Impact of increased wait time for delayed therapy. Immediate, interferon-containing therapy (solid lines) was compared to delayed, interferon-free therapy (dashed lines) for noncirrhotic (grey lines) and cirrhotic (black lines) patients as wait time for interferon-free therapy was increased. IFN, interferon; tx, treatment.





Base case results remained robust despite broad variation in age at start of the simulation (varied from 40 to 80 years old), mortality rate associated with HCV infection, quality of life with HCV infection and while on treatment and method for calculating joint health states.
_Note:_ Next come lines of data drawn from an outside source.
$ cat src/design/kvi_ram.sv
// ============================================================================
// kvi_ram
// Generic single-write, single-read RAM with registered read data.
// ============================================================================
module kvi_ram #(
    parameter int WIDTH = 32,
    parameter int DEPTH = 16
) (
    input  logic                     clk,
    input  logic                     we,
    input  logic [$clog2(DEPTH)-1:0] waddr,
    input  logic [WIDTH-1:0]         wdata,
    input  logic [$clog2(DEPTH)-1:0] raddr,
    output logic [WIDTH-1:0]         rdata
);

    logic [WIDTH-1:0] mem_reg [DEPTH];

    always_ff @(posedge clk)
    begin
        if (we)
        begin
            mem_reg[waddr] <= wdata;
        end
        rdata <= mem_reg[raddr];
    end

endmodule

$ cat config.mk
export PLATFORM = sky130hd
export DESIGN_NAME = kvi_ram
export DESIGN_NICKNAME = d
export VERILOG_FILES = /design/src/design/kvi_ram.sv
export SDC_FILE = /design/constraint.sdc
export NUM_CORES = 1
export LEC_CHECK = 0
export ABC_CLOCK_PERIOD_IN_PS = 5000
export BUFFER_PORTS_ARGS = -buffer_cell sky130_fd_sc_hd__buf_4
export CAP_MARGIN = 20
export CORE_ASPECT_RATIO = 1.5
export CORE_MARGIN = 1
export CORE_UTILIZATION = 61
export DETAILED_ROUTE_END_ITERATION = 7
export GPL_ROUTABILITY_DRIVEN = 1
export GPL_TIMING_DRIVEN = 0
export PLACE_DENSITY_LB_ADDON = 0.2
export SKIP_LAST_GASP = 1
export SLEW_MARGIN = 15
export SYNTH_ARGS = -nofsm -noshare
export SYNTH_HDL_FRONTEND = slang
export SYNTH_SLANG_ARGS = --single-unit
$ cat constraint.sdc
create_clock -name clk -period 5 [get_ports clk]
set_input_delay 0.5 -clock clk [delete_from_list [all_inputs] [get_ports clk]]
set_output_delay 0.5 -clock clk [all_outputs]
set_load 0.05 [all_outputs]
==> results of run 1 <==
## area by class of cell
cell class,count,area (µm²)
sequential,544,16020
fill,1830,9087
multi-input combinational,251,3726
clock buffer,62,1295
timing repair buffer,101,934.6
tap,410,513.0
buffer,43,222.7
clock inverter,26,136.4
## power by group through the flow
stage	Sequential [mW]	Clock (mW)	Combinational [mW]
floorplan	5.33	0	0.245
global placement	5.22	0	0.571
detailed placement	5.22	0	0.600
CTS	5.12	3.42	0.602
global route	5.13	3.58	0.627
finish	5.12	3.38	0.594
## worst paths after layout
path | start | endpoint | slack (ns) | depth (start not counted)
worst min-delay path | wdata[28] | mem_reg[6][28]$_DFFE_PP_ | 0.24 | 1
worst max register to register | mem_reg[1][0]$_DFFE_PP_ | rdata[0]$_DFF_P_ | 3.63 | 3
worst min register to register | mem_reg[13][30]$_DFFE_PP_ | rdata[30]$_DFF_P_ | 0.67 | 3
worst max-delay path | waddr[2] | mem_reg[0][4]$_DFFE_PP_ | 2.84 | 6
## routing by layer
metal	routed length, µm	global-route usage (%)	vias to the layer above
met5	0	0	-
met4	988	7.966	0
met3	3007	3.967	68
met2	21790	43.89	424
met1	15720	36.58	4921
li1	-	-	3871
## cells in the final DEF, fill, tap and decap left out, types with 7 or more instances in the layout
cell type	Yosys	layout
edfxtp_1	512	512
mux4_2	128	128
buf_4	11	93
a22oi_1	64	64
clkbuf_16	0	49
nand2_1	33	33
dfxtp_1	32	32
clkbuf_1	17	28
clkinv_2	0	14
nor2_4	0	12
buf_12	0	12
buf_1	9	9
buf_6	2	9
clkinv_1	0	7
## worst max-delay path: cells and delay by family
family	cells	cell delay, ns
and+or+nand+nor	2	1.15
buffers and inverters	4	0.77
## kinds of logic after synthesis
logic type	count (synthesis)	synth area share (%)
flops	544	80.67
mux	128	14.52
compound gates	64	2.420
simple gates	59	1.273
buf+inv	43	1.122
## Yosys cell counts
cell	count
nand2_1	33
nor3_1	4
mux4_2	128
edfxtp_1	512
or3b_2	1
buf_2	4
buf_1	9
a22oi_1	64
buf_6	2
nor2b_1	2
clkbuf_1	17
and2_1	1
nand3_1	1
nand2b_1	2
buf_4	11
nand3b_1	2
dfxtp_1	32
nor2_1	13
## per-stage QoR
step	worst slack [ns]	hold slack [ns]	utilization (%)	instances
floorplan	1.320	0.5989	-	838
global placement	-1.245	0.6567	65.45	1319
detailed placement	2.248	0.6661	67.06	1349
CTS	2.839	0.2135	71.54	1437
global route	2.789	0.2265	71.54	1437
finish	2.842	0.2364	71.54	1437
==> results.json, run 1 <==
{
  "synth_top_area_share_pct": 77.44,
  "skew_ns": 0.01297,
  "cpMaxStageDelayCell": "or3b_2",
  "startpoint_type": "input pin",
  "intPower_mw": 7.150,
  "drt-pass1-iter-count": 5,
  "layout-drive-gt1-share_pct": 32.42,
  "root_buffer": "clkbuf_16",
  "rows": 80,
  "syn_avg_cell_area_um2": 23.69,
  "cp-end-kind": "register",
  "ctsResizeCount": 0,
  "dr_total_vias": 9284,
  "area.growth.synth_to_final_pct": 15.06,
  "cts_buffers": 48,
  "grt_pass1_wl_um": 61570,
  "grtUsageTotal_pct": 26.37,
  "clk_latency_ns": 0.56,
  "post-route-drc-count": 0,
  "p_per_area_nw_per_um2": 398.2,
  "largest_reg_flops": 512,
  "seq_area_frac_synth_pct": 80.67,
  "grt_pass1_vias": 9695,
  "vdd_drop_max_v": 0.0003335,
  "hold_viol": 0,
  "dpl.hpwl_um": 24980,
  "ios": 74,
  "netlist_instances": 838,
  "yosysTopAreaCell": "edfxtp_1",
  "post-route-period-util_pct": 43.17,
  "diodes": 0,
  "final.min_clock_period_ns": 2.158,
  "switching_share_pct": 21.40,
  "crit_chain": "buf_4 > or3b_2 > nor3_2 > buf_6 > buf_4 > buf_4",
  "worst_pin_slew_ns": 0.9112,
  "clock_path_buffers": 3,
  "power_switching_mw": 1.946,
  "postCtsSetupRepairBufs": 0,
  "setup_violations": 0,
  "pwr-share-seq_pct": 56.3,
  "clkPwrFrac_pct": 37.2,
  "io_buffers": 71,
  "design.die.area_um2": 33290,
  "synth.distinct_cells": 18,
  "status": "finished clean",
  "initial_utilization_pct": 62.18,
  "ys_top_cells_by_area": "edfxtp_1 (77%), mux4_2 (15%), dfxtp_1 (3.2%), a22oi_1 (2.4%), nand2_1 (0.62%)",
  "cp_data_required_time_ns": 5.26,
  "cp_common_cell": "buf_4",
  "final_area_um2": 22840,
  "maxCapViolCount": 0,
  "rsz0062_at_grt": "no",
  "max_slew_margin_pct": 39.25,
  "fin_tns_setup_ns": 0,
  "cts.clk_slew.worst_paths_ns": 0.07,
  "coreArea_um2": 31930,
  "htreeDepth": 2,
  "post_dp_cell_area_um2": 21410,
  "power.total_mw": 9.097,
  "fin_nets": 1031,
  "max_stage_delay_ns": 0.58,
  "via_per_inst": 6.461,
  "synth_seq_cells": 544,
  "grt_max_degree": 21,
  "wl_um": 41500,
  "slew_viol_final": 0,
  "critical_path_class": "input pin to register",
  "dr.first_iter.drc_count": 1062,
  "die_y_um": 223.0,
  "die_w_um": 149.3,
  "hp-class": "input pin to register",
  "cp_max_fo": 8,
  "cts_tree": "yes",
  "cts_sinks": 544,
  "holdBufCountCts": 0,
  "combPwrFrac_pct": 6.5,
  "worstPathArrival_ns": 2.42,
  "drtAntennaViolNets": 0,
  "max_freq_mhz": 463.3,
  "gp_congestion": 0.6942,
  "p_leak_nw": 7.376,
  "wl_per_cell_um": 28.88,
  "yosys_warnings": 0,
  "syn_nets": 880,
  "synthesis.area_um2": 19850,
  "antenna_found_initial": 0,
  "grt.overflow.total": 0
}
Note: power is estimated with default switching activity, not from simulation.
==> run 2: changes to the inputs <==
--- a/config.mk
+++ b/config.mk
@@ -5,7 +5,7 @@
 export SDC_FILE = /design/constraint.sdc
 export NUM_CORES = 1
 export LEC_CHECK = 0
-export ABC_CLOCK_PERIOD_IN_PS = 5000
+export ABC_CLOCK_PERIOD_IN_PS = 2190
 export BUFFER_PORTS_ARGS = -buffer_cell sky130_fd_sc_hd__buf_4
 export CAP_MARGIN = 20
 export CORE_ASPECT_RATIO = 1.5
==> constraint.sdc (replaced) <==
create_clock -name clk -period 2.19 [get_ports clk]
set_input_delay 0.219 -clock clk [delete_from_list [all_inputs] [get_ports clk]]
set_output_delay 0.219 -clock clk [all_outputs]
set_load 0.05 [all_outputs]
==> run 2 against run 1 <==
- count of clock-buffer cells in the layout increased by 7
- critical path type unchanged
- sequential cell count is the same
- largest cell class unchanged
- setup slack worse by 2.3 ns
- cell area increased by 2.9%
==> results.json, run 2 (synthesis results as in run 1) <==
{
  "status": "finished clean",
  "r2r-end": "rdata[18]$_DFF_P_",
  "fin_nets": 1060,
  "seq_area_um2": 16020,
  "ios": 74,
  "drtAntennaViolNets": 0,
  "wl_per_cell_um": 29.62,
  "final_common_cell": "edfxtp_1",
  "p_per_area_nw_per_um2": 914.9,
  "layout-drive-gt1-share_pct": 31.32,
  "startpoint_type": "input pin",
  "timing.reg2reg.setup_slack_ns": 0.77,
  "setup_violations": 0,
  "coreArea_um2": 31930,
  "critical_path_class": "input pin to register",
  "postCtsSetupRepairBufs": 0,
  "clock_path_buffers": 3,
  "p_leak_nw": 7.642,
  "clk_latency_ns": 0.56,
  "reg2regPathDepth": 3,
  "worst_pin_slew_ns": 0.9701,
  "die_w_um": 149.3,
  "power.total_mw": 21.51,
  "dpl.hpwl_um": 25960,
  "grtUsageTotal_pct": 27.68,
  "antenna_found_initial": 0,
  "dr_total_vias": 9523,
  "max_freq_mhz": 612.5,
  "fin_tns_setup_ns": 0,
  "dr.first_iter.drc_count": 899,
  "post-route-period-util_pct": 74.56,
  "rows": 80,
  "cts_sinks": 544,
  "wl_um": 43450,
  "grt_pass1_wl_um": 64490,
  "multi_input_area_um2": 3751,
  "cts_buffers": 48,
  "maxCapViolCount": 0,
  "grt.overflow.total": 0,
  "final_core_utilization_pct": 73.63,
  "initial_utilization_pct": 62.18,
  "final_cell_mix": "edfxtp_1 (512), mux4_2 (128), buf_4 (82), a22oi_1 (64), clkbuf_16 (49)",
  "reg2reg_from": "mem_reg[9][18]$_DFFE_PP_",
  "fillerInstances": 1715,
  "io_buffers": 71,
  "root_buffer": "clkbuf_16",
  "drt-pass1-iter-count": 5,
  "gp_congestion": 0.7097,
  "htreeDepth": 2,
  "die_y_um": 223.0,
  "design.die.area_um2": 33290,
  "vdd_drop_max_v": 0.0007719,
  "worstPathArrival_ns": 2.06,
  "slew_viol_final": 0,
  "cp_max_fo": 10,
  "largest_reg_flops": 512,
  "hold_viol": 0,
  "cpMaxStageDelayCell": "buf_1",
  "final.min_clock_period_ns": 1.633,
  "crit_chain": "buf_2 > buf_1 > mux4_2 > a22oi_1 > nand2_1",
  "cts.clk_slew.worst_paths_ns": 0.07,
  "cp_data_required_time_ns": 2.62,
  "grt_pass1_vias": 10300,
  "post-route-drc-count": 0,
  "diodes": 0,
  "rsz0062_at_grt": "no",
  "grt_max_degree": 21,
  "via_per_inst": 6.491,
  "max_stage_delay_ns": 0.77,
  "cts_tree": "yes",
  "endpoint": "rdata[14]$_DFF_P_",
  "skew_ns": 0.01665,
  "crit_start": "raddr[1]",
  "min_delay_path_depth": 2,
  "max_slew_margin_pct": 35.33,
  "area.growth.synth_to_final_pct": 18.42,
  "cp-end-kind": "register",
  "hp-class": "input pin to register"
}
## run 2: changes by cell type in the layout (fill, tap and decap cells not counted), sizes merged
cell / previous run / this run
bufinv: 0 / 3
buf: 127 / 124
clkinvlp: 3 / 0
clkinv: 21 / 15
clkbuf: 79 / 86
dlygate4sd3: 0 / 32
## run 2: worst min path at each step
stage,end,from
after floorplan,mem_reg[0][0]$_DFFE_PP_,wdata[0]
after global placement,mem_reg[10][10]$_DFFE_PP_,wdata[10]
after detailed placement,mem_reg[2][16]$_DFFE_PP_,wdata[16]
after CTS,mem_reg[0][16]$_DFFE_PP_,waddr[1]
after global routing,mem_reg[0][16]$_DFFE_PP_,waddr[1]
final,mem_reg[0][16]$_DFFE_PP_,waddr[1]
## run 2: power breakdown
group / switching [mW] / internal (mW)
Combinational: 0.876 / 0.551
Sequential: 0.0665 / 11.6
Clock: 3.58 / 4.80
## run 2: worst max-delay path, delay by kind of cell
family	cells	cell delay [ns]
AOI/OAI and AO/OA	1	0.27
muxes	1	0.45
and+or+nand+nor	1	0.11
buffers and inverters	2	1.01
## run 2: cell type report
| class | instances | area share [%] |
|---|---|---|
| sequential | 544 | 68.12 |
| tap | 410 | 2.182 |
| clock inverter | 20 | 0.7344 |
| multi-input combinational | 251 | 15.95 |
| clock buffer | 69 | 5.960 |
| timing repair buffer | 130 | 6.104 |
| buffer | 43 | 0.9473 |
## run 2: what timing repair did
action                     CTS  global route
hold buffers                32             0
setup endpoints to repair    0             0
resized for setup            0             0
hold endpoints to repair   512             0
## run 2: metrics by stage
stage	cell area [µm²]	hold slack, ns	worst slack [ns]	std cells
floorplan	19900	0.3179	-0.3571	838
detailed placement	21620	0.5207	0.02567	1346
global route	23510	0.09455	0.5674	1467
CTS	23510	0.07663	0.6012	1467
global placement	20940	0.5052	-1.944	1319
finish	23510	0.09526	0.5572	1467
## run 2: routing by layer
layer	share of wire [%]	global-route usage [%]	up-vias
met5	0	0	-
met4	3.1	10.43	0
met3	8.2	4.499	90
met2	53	46.78	513
met1	36	36.40	4983
li1	-	-	3937
==> run 3: changes to the inputs <==
--- a/config.mk
+++ b/config.mk
@@ -5,12 +5,12 @@
 export SDC_FILE = /design/constraint.sdc
 export NUM_CORES = 1
 export LEC_CHECK = 0
-export ABC_CLOCK_PERIOD_IN_PS = 2190
+export ABC_CLOCK_PERIOD_IN_PS = 1300
 export BUFFER_PORTS_ARGS = -buffer_cell sky130_fd_sc_hd__buf_4
 export CAP_MARGIN = 20
 export CORE_ASPECT_RATIO = 1.5
 export CORE_MARGIN = 1
-export CORE_UTILIZATION = 61
+export CORE_UTILIZATION = 55
 export DETAILED_ROUTE_END_ITERATION = 7
 export GPL_ROUTABILITY_DRIVEN = 1
 export GPL_TIMING_DRIVEN = 0
==> constraint.sdc (replaced) <==
create_clock -name clk -period 1.3 [get_ports clk]
set_input_delay 0.13 -clock clk [delete_from_list [all_inputs] [get_ports clk]]
set_output_delay 0.13 -clock clk [all_outputs]
set_load 0.05 [all_outputs]
==> run 3 against run 2 <==
- the flow now finishes with violations (negative setup slack)
- cell area increased by 1.8%
- total power up 65%
- core utilization is 5.8 points lower
- critical path type is now register to register
- non-clock buffer count increased by 16
- routed wire length decreased by 2.9%
- first-iteration DRC count up 12%
- register-to-register slack worse by 0.77 ns
- sequential power grew 68%
- combinational power rose by 75%
- clock skew is 0.0029 ns higher
- setup slack got worse by 0.56 ns
==> results.json, run 3 (synthesis results as in run 1) <==
{
  "status": "finished with violations",
  "violations": "negative setup slack",
  "final_cell_mix": "edfxtp_1 (512), mux4_2 (128), buf_4 (80), clkbuf_16 (49), a22oi_1 (35)",
  "slew_viol_final": 0,
  "rows": 84,
  "grt.overflow.total": 0,
  "final.min_clock_period_ns": 1.300,
  "antenna_found_initial": 0,
  "dpl.hpwl_um": 26160,
  "die_y_um": 234.7,
  "p_leak_nw": 7.761,
  "cp-end-kind": "register",
  "final_area_um2": 23940,
  "ios": 74,
  "fin_tns_setup_ns": -0.0001746,
  "cp_max_fo": 1,
  "htreeDepth": 2,
  "vdd_drop_max_v": 0.001178,
  "cp_data_required_time_ns": 1.73,
  "fin_ws_ns": -0.0001746,
  "dr_total_vias": 9367,
  "grtUsageTotal_pct": 24.29,
  "diodes": 0,
  "root_buffer": "clkbuf_16",
  "drt-pass1-iter-count": 5,
  "grt_pass1_vias": 9754,
  "critical_path_class": "register to register",
  "dr.first_iter.drc_count": 1010,
  "hold_viol": 0,
  "post-route-period-util_pct": 100.0,
  "grt_max_degree": 20,
  "startpoint_type": "register",
  "wl_um": 42210,
  "post_dp_cell_area_um2": 21780,
  "clock_path_buffers": 3,
  "fin_nets": 1076,
  "cts_tree": "yes",
  "post-route-drc-count": 0,
  "layout-drive-gt1-share_pct": 35.85,
  "wl_per_cell_um": 27.34,
  "via_per_inst": 6.067,
  "setup_violations": 1,
  "drtAntennaViolNets": 0,
  "die_w_um": 157.1,
  "max_slew_margin_pct": 36.39,
  "skew_ns": 0.01958,
  "hp-class": "input pin to register",
  "io_buffers": 71,
  "p_per_area_nw_per_um2": 1484,
  "design.die.area_um2": 36880,
  "rsz0062_at_grt": "yes",
  "area.growth.synth_to_final_pct": 20.59,
  "maxCapViolCount": 0,
  "cts_sinks": 544,
  "max_freq_mhz": 769.1,
  "coreArea_um2": 35310,
  "cts_buffers": 48,
  "cts.clk_slew.worst_paths_ns": 0.06,
  "initial_utilization_pct": 56.22,
  "largest_reg_flops": 512,
  "worst_pin_slew_ns": 0.9542,
  "clk_latency_ns": 0.56,
  "gp_congestion": 0.7297,
  "grt_pass1_wl_um": 63040,
  "final_common_cell": "edfxtp_1",
  "worstPathArrival_ns": 1.73
}
==> run 3: cell types whose count changed in the layout (fill, tap and decap cells not counted), moves of 4 or more <==
cell,before,now
a22oi_1,64,35
a22oi_2,0,29
buf_8,8,17
buf_1,9,1
clkbuf_8,10,2
buf_12,6,12
buf_2,4,9
buf_6,3,8
clkbuf_2,0,4
==> run 3: worst max-delay path, stage by stage, from the launching register on <==
cell and delay, ns:
edfxtp_1 0.37, mux4_2 0.49, a22oi_2 0.23, nand2_1 0.09
==> run 3: layout make-up <==
cell class / count / area [µm²]
clock buffer: 66 / 1310
buffer: 43 / 316.6
tap: 473 / 591.8
sequential: 544 / 16020
timing repair buffer: 146 / 1625
multi-input combinational: 251 / 3929
fill: 2250 / 11370
clock inverter: 21 / 153.9
==> run 3: final timing paths <==
check,end,cells after the start,from,slack (ns)
max,rdata[5]$_DFF_P_,3,mem_reg[0][5]$_DFFE_PP_,-0.0002
min,mem_reg[12][13]$_DFFE_PP_,2,waddr[1],0.1
max reg2reg,rdata[5]$_DFF_P_,3,mem_reg[0][5]$_DFFE_PP_,-0.0002
min reg2reg,rdata[28]$_DFF_P_,3,mem_reg[15][28]$_DFFE_PP_,0.67
==> run 3: where the power goes <==
group / leakage, nW / switching, mW / internal [mW]
Clock: 0.712 / 5.89 / 7.44
Combinational: 2.15 / 1.50 / 1.01
Sequential: 4.89 / 0.110 / 19.6
==> run 3: layer usage <==
metal | routed length, µm | global-route usage [%] | up-vias
met4 | 911 | 7.296 | 0
met2 | 22620 | 41.85 | 353
met5 | 0 | 0 | -
met1 | 16110 | 32.24 | 4972
li1 | - | - | 3962
met3 | 2564 | 3.449 | 80
==> run 3: repair_timing <==
action	in CTS	in global routing
hold buffers	32	0
setup buffers	14	3
pin swaps	16	22
endpoints found under the setup margin	148	49
gates resized for setup	17	23
hold endpoints to repair	512	0
==> run 3: per-stage QoR <==
| stage | hold slack [ns] | setup slack [ns] | power [mW] | utilization [%] | instances |
|---|---|---|---|---|---|
| global placement | 0.4176 | -1.596 | 22.32 | 60.11 | 1382 |
| CTS | 0.07315 | -0.05370 | 35.72 | 67.46 | 1541 |
| floorplan | 0.2289 | -0.5392 | 21.48 | - | 838 |
| global route | 0.09106 | -0.05450 | 36.54 | 67.80 | 1544 |
| detailed placement | 0.4239 | -0.8666 | 22.44 | 61.67 | 1408 |
| finish | 0.09545 | -0.0001746 | 35.54 | 67.80 | 1544 |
For example, interferon-free therapy at 1 year remained superior to one-time immediate interferon-containing therapy when the quality of life with cirrhosis and decompensated cirrhosis was equivalent to death (Table 2). When quality of life while receiving interferon was equivalent to death, waiting for interferon-free therapy remained superior to immediate one-time interferon-containing therapy. The superiority of waiting 1 year for interferon-free therapy persisted until the incidence of liver-related death reached 98 of 100 person-years (approximately 70 times the base case incidence) in noncirrhotic individuals and 12 of 100 person-years (approximately 9 times the base case incidence) in cirrhotic individuals (not shown). Two-way sensitivity analyses of the impact of age at start of simulation and wait time for interferon-free therapy are shown in Fig. 4.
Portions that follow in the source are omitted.